General elections and the challenge of change

Introduction: Stabroek News has invited the People’s Progressive Party/Civic, A Partnership for National Unity (APNU) and the Alliance For Change to submit a weekly column on governance and related matters. Only APNU has submitted a column this week.

 

The People’s Progressive Party’s twenty-two-year, one-party regime has wrought a terrible social and political crisis in this country. Arson, armed robberies, banditry, domestic violence, murder, piracy and fatal aviation, riverine and road accidents have scarred our society, scared away investors and scuttled economic development. Poverty and unemployment have created a horde of beggars. Teachers, nurses, university graduates and many ordinary citizens flee the country to safer destinations.

20140508APNUPresident Donald Ramotar did not represent change when he was inaugurated three years ago on 3rd December 2011. He merely promised to continue the flawed economic policies and projects of his predecessor, Bharrat Jagdeo. He did not represent change when he promised to continue Jagdeo’s security policy that has given us a murder rate that is three times that of the USA and placed us among states with the highest suicide and fatal road accident per capita in the world.

Whatever Donald Ramotar represented as President during his troubled triennium, he did not represent change. He really represents Bharrat Jagdeo. He has already identified himself with the go-it-alone, winner-takes-all politics of the past. That’s the PPP doctrine in which he was schooled.

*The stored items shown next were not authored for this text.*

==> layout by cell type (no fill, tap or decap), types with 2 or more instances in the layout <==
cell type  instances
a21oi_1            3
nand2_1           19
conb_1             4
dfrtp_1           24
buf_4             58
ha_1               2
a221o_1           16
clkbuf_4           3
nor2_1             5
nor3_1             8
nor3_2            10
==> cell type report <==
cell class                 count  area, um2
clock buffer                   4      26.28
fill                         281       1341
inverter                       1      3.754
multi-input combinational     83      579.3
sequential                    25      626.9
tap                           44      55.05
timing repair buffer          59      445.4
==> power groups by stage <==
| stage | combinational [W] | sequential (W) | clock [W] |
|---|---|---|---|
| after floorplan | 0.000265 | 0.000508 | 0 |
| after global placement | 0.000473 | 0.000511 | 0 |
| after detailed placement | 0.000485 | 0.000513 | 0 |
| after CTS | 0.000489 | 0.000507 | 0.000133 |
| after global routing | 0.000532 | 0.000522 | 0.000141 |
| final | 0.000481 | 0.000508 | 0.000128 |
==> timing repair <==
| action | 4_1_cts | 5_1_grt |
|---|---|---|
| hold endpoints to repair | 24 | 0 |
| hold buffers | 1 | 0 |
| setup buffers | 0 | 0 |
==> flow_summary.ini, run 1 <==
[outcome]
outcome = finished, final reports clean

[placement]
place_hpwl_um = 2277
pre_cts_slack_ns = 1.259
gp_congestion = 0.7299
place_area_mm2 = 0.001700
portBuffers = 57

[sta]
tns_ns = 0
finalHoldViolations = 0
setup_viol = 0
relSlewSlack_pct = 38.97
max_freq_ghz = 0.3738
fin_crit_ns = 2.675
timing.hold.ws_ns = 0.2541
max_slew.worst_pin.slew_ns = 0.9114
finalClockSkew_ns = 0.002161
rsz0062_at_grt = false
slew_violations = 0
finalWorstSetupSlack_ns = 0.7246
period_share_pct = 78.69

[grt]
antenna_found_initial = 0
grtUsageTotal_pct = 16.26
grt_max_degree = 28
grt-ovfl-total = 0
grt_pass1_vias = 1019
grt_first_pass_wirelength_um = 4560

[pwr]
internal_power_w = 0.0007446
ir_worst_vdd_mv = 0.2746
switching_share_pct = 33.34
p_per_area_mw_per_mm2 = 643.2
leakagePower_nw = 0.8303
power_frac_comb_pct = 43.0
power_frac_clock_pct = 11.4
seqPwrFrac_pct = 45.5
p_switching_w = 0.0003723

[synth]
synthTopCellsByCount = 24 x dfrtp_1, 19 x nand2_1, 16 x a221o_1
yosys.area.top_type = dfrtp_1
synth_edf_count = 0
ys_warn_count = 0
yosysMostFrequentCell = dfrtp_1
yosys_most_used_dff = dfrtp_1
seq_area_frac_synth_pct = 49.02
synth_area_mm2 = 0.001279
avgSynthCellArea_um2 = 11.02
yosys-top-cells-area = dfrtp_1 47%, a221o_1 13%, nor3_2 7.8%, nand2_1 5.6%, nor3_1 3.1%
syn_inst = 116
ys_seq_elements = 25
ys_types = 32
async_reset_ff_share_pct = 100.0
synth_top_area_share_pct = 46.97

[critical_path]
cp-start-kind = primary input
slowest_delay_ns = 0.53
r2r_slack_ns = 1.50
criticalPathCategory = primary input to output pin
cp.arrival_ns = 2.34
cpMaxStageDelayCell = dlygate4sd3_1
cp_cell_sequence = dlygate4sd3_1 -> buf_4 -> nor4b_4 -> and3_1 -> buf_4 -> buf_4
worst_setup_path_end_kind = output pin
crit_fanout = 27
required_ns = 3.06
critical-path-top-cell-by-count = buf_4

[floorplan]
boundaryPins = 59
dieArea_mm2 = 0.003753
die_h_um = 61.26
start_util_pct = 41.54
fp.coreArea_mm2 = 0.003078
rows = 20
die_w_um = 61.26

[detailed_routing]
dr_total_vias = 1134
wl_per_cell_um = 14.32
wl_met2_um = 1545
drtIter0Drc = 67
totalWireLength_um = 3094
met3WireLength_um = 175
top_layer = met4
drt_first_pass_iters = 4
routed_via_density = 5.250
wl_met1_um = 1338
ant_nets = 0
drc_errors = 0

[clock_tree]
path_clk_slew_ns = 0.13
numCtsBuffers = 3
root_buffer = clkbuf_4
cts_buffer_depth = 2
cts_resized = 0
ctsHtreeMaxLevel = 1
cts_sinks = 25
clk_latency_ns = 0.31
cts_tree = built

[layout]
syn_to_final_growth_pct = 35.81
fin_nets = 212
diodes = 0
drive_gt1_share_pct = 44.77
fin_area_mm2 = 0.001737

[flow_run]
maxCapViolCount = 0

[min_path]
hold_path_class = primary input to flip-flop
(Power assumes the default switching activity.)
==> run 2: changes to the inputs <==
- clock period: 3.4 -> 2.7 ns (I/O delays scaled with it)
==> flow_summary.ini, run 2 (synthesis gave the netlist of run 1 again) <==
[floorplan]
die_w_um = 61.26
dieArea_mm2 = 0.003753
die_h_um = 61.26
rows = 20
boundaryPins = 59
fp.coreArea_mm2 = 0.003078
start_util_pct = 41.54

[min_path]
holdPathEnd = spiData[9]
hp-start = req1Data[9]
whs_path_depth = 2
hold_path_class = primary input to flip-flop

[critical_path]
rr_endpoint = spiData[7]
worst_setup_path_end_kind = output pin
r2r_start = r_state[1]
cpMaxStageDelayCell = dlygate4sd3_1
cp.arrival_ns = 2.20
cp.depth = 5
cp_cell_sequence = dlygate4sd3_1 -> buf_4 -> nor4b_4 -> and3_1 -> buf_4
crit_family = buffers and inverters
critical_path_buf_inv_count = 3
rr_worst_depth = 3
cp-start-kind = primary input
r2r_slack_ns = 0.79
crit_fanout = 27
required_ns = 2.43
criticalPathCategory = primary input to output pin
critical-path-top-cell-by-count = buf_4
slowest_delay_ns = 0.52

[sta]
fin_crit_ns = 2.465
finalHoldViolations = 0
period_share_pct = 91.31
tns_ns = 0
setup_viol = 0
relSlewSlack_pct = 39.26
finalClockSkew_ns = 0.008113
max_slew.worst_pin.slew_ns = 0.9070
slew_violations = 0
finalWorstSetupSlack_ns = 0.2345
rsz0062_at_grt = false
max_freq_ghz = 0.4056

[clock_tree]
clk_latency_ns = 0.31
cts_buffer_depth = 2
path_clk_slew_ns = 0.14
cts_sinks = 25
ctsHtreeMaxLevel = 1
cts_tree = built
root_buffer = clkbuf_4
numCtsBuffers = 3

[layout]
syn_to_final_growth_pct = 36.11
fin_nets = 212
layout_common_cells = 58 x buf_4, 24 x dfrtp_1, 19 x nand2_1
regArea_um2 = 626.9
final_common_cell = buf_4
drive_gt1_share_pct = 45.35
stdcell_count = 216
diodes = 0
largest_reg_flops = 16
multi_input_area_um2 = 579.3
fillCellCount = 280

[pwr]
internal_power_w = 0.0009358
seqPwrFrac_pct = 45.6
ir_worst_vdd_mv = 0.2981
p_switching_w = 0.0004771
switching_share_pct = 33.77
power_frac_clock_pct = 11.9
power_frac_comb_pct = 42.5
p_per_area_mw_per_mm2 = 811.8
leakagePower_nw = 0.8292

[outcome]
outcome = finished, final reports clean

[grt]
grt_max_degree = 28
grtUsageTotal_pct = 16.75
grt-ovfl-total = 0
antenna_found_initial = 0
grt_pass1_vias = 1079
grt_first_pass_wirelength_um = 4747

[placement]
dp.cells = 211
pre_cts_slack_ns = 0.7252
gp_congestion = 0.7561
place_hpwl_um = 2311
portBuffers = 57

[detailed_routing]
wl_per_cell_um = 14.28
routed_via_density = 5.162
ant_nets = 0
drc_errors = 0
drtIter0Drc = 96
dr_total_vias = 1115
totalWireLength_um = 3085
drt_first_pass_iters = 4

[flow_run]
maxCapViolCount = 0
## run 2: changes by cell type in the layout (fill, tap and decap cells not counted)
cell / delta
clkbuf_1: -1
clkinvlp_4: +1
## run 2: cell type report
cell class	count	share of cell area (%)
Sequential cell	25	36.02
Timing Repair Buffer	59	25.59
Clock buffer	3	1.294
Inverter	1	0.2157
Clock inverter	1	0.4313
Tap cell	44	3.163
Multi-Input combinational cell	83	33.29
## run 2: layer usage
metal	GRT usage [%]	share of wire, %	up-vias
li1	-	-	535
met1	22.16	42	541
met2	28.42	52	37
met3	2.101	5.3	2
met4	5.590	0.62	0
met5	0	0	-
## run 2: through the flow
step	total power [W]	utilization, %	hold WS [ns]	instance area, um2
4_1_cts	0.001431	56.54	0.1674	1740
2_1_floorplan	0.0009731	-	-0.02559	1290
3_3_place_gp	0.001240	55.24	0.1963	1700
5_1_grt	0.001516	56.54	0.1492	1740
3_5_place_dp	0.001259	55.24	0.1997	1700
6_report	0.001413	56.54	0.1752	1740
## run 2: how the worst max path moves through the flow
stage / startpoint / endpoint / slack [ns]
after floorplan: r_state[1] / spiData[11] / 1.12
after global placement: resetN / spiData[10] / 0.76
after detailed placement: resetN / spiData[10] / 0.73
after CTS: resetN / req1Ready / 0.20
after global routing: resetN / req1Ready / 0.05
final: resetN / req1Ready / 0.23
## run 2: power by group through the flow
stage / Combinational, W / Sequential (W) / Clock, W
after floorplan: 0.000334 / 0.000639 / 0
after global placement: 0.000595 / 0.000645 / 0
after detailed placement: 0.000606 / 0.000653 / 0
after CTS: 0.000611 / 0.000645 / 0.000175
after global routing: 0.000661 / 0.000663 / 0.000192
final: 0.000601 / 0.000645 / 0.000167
File: config.mk
export PLATFORM = sky130hd
export DESIGN_NAME = icache_meta_array
export DESIGN_NICKNAME = d
export VERILOG_FILES = /design/src/rtl/icache_meta_array.sv
export SDC_FILE = /design/constraint.sdc
export NUM_CORES = 1
export LEC_CHECK = 0
export ABC_AREA = 1
export CAP_MARGIN = 25
export CORE_MARGIN = 5
export CORE_UTILIZATION = 33
export CTS_CLUSTER_SIZE = 40
export DETAILED_ROUTE_END_ITERATION = 8
export PLACE_DENSITY = 0.59
export SLEW_MARGIN = 25
export SYNTH_ARGS = -nofsm -noshare
export SYNTH_HDL_FRONTEND = slang
export SYNTH_SLANG_ARGS = --single-unit
File: constraint.sdc
create_clock -name clk -period 4.7 [get_ports clk]
set_clock_uncertainty 0.2 [all_clocks]
set_input_delay 1.175 -clock clk [delete_from_list [all_inputs] [get_ports clk]]
set_output_delay 1.175 -clock clk [all_outputs]
set_load 0.02 [all_outputs]
## src/rtl/mips_pkg.sv

```systemverilog
// Shared definitions for the MIPS front end: fetch FSM encoding and fixed
// instruction/address constants.
package mips_pkg;

    typedef logic [1:0] fetch_state_t;

    localparam fetch_state_t ST_IDLE  = 2'd0;
    localparam fetch_state_t ST_FETCH = 2'd1;
    localparam fetch_state_t ST_HOLD  = 2'd2;
    localparam fetch_state_t ST_DRAIN = 2'd3;

    localparam logic [31:0] NOP_INSTR        = 32'h0000_0000;
    localparam logic [31:0] RESET_PC_DEFAULT = 32'h0000_0000;

endpackage

```

## src/rtl/if_id_reg.sv

```systemverilog
// IF/ID pipeline register. A bubble overrides a load and keeps the old PC+4.
module if_id_reg
    import mips_pkg::*;
(
    input  logic        clk,
    input  logic        rst_n,
    input  logic        load,
    input  logic        bubble,
    input  logic [31:0] instr_d,
    input  logic [31:0] pc_plus_4_d,
    output logic [31:0] instruction,
    output logic [31:0] pc_plus_4,
    output logic        valid
);

    always_ff @(posedge clk or negedge rst_n) begin
        if (!rst_n) begin
            instruction <= NOP_INSTR;
            pc_plus_4   <= 32'h0000_0000;
            valid       <= 1'b0;
        end else if (bubble) begin
            instruction <= NOP_INSTR;
            valid       <= 1'b0;
        end else if (load) begin
            instruction <= instr_d;
            pc_plus_4   <= pc_plus_4_d;
            valid       <= 1'b1;
        end
    end

endmodule

```

## src/rtl/instruction_fetch.sv

```systemverilog
// MIPS fetch stage: PC, single-outstanding imem port, skid buffer for stalls
// and a pending-target register for redirects that arrive mid-request.
module instruction_fetch
    import mips_pkg::*;
#(
    parameter logic [31:0] RESET_PC = RESET_PC_DEFAULT
) (
    input  logic        Clk,
    input  logic        Rst_n,
    input  logic        Stall,
    input  logic        Branch_taken,
    input  logic [31:0] Branch_addr,
    input  logic        Jump,
    output logic        Imem_req,
    output logic [31:0] Imem_addr,
    input  logic [31:0] Imem_rdata,
    input  logic        Imem_ready,
    output logic [31:0] Instruction,
    output logic [31:0] PC_plus_4,
    output logic        IF_ID_Valid
);

    fetch_state_t state_q, state_d;
    logic [31:0]  pc_q, pc_d, pc_inc;
    logic [31:0]  skid_instr_q, skid_instr_d, skid_pc4_q, skid_pc4_d;
    logic [31:0]  pend_q, pend_d;
    logic         redirect;
    logic [31:0]  target;
    logic         ifid_load, ifid_bubble;
    logic [31:0]  ifid_instr, ifid_pc4;

    assign pc_inc    = pc_q + 32'd4;
    assign redirect  = (Jump | Branch_taken) & ~Stall;
    assign target    = Jump ? {PC_plus_4[31:28], Instruction[25:0], 2'b00} : Branch_addr;
    assign Imem_req  = (state_q == ST_FETCH) || (state_q == ST_DRAIN);
    assign Imem_addr = pc_q;

    always_comb begin
        state_d      = state_q;
        pc_d         = pc_q;
        skid_instr_d = skid_instr_q;
        skid_pc4_d   = skid_pc4_q;
        pend_d       = pend_q;
        ifid_load    = 1'b0;
        ifid_bubble  = 1'b0;
        ifid_instr   = Imem_rdata;
        ifid_pc4     = pc_inc;
        case (state_q)
            ST_IDLE: begin
                state_d = ST_FETCH;
                pc_d    = RESET_PC;
            end
            ST_FETCH: begin
                if (redirect) begin
                    ifid_bubble = 1'b1;
                    if (Imem_ready) begin
                        pc_d = target;
                    end else begin
                        pend_d  = target;
                        state_d = ST_DRAIN;
                    end
                end else if (Imem_ready) begin
                    pc_d = pc_inc;
                    // A word returned under stall is parked so it is not refetched.
                    if (Stall) begin
                        skid_instr_d = Imem_rdata;
                        skid_pc4_d   = pc_inc;
                        state_d      = ST_HOLD;
                    end else begin
                        ifid_load = 1'b1;
                    end
                end else if (!Stall) begin
                    ifid_bubble = 1'b1;
                end
            end
            ST_HOLD: begin
                if (!Stall) begin
                    state_d = ST_FETCH;
                    if (redirect) begin
                        pc_d        = target;
                        ifid_bubble = 1'b1;
                    end else begin
                        ifid_load  = 1'b1;
                        ifid_instr = skid_instr_q;
                        ifid_pc4   = skid_pc4_q;
                    end
                end
            end
            ST_DRAIN: begin
                // The old request must complete before the pending target is issued.
                ifid_bubble = ~Stall;
                if (Imem_ready) begin
                    pc_d    = pend_q;
                    state_d = ST_FETCH;
                end
            end
            default: state_d = ST_IDLE;
        endcase
    end

    always_ff @(posedge Clk or negedge Rst_n) begin
        if (!Rst_n) begin
            state_q      <= ST_IDLE;
            pc_q         <= RESET_PC;
            skid_instr_q <= 32'h0000_0000;
            skid_pc4_q   <= 32'h0000_0000;
            pend_q       <= 32'h0000_0000;
        end else begin
            state_q      <= state_d;
            pc_q         <= pc_d;
            skid_instr_q <= skid_instr_d;
            skid_pc4_q   <= skid_pc4_d;
            pend_q       <= pend_d;
        end
    end

    if_id_reg u_if_id_reg (
        .clk         (Clk),
        .rst_n       (Rst_n),
        .load        (ifid_load),
        .bubble      (ifid_bubble),
        .instr_d     (ifid_instr),
        .pc_plus_4_d (ifid_pc4),
        .instruction (Instruction),
        .pc_plus_4   (PC_plus_4),
        .valid       (IF_ID_Valid)
    );

endmodule

```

He is hanging on to the politics of the past. He does not represent what the country needs as we prepare for elections to choose a new government that will lead our children forward into the future beyond 2015. The PPP thinks that we have forgotten everything that’s happened in the last 22 years under both presidents – Jagdeo and Ramotar. It’s now time to think again.

Everyone understands that we must change from the ‘winner-takes-all’ contest that has characterised every election for the last 60 years. PPP politicians employ the same old race-baiting, scare-mongering tactics that they have used in every election to appeal to our fears and our prejudices and with the false stories spread by the PPP-controlled state media.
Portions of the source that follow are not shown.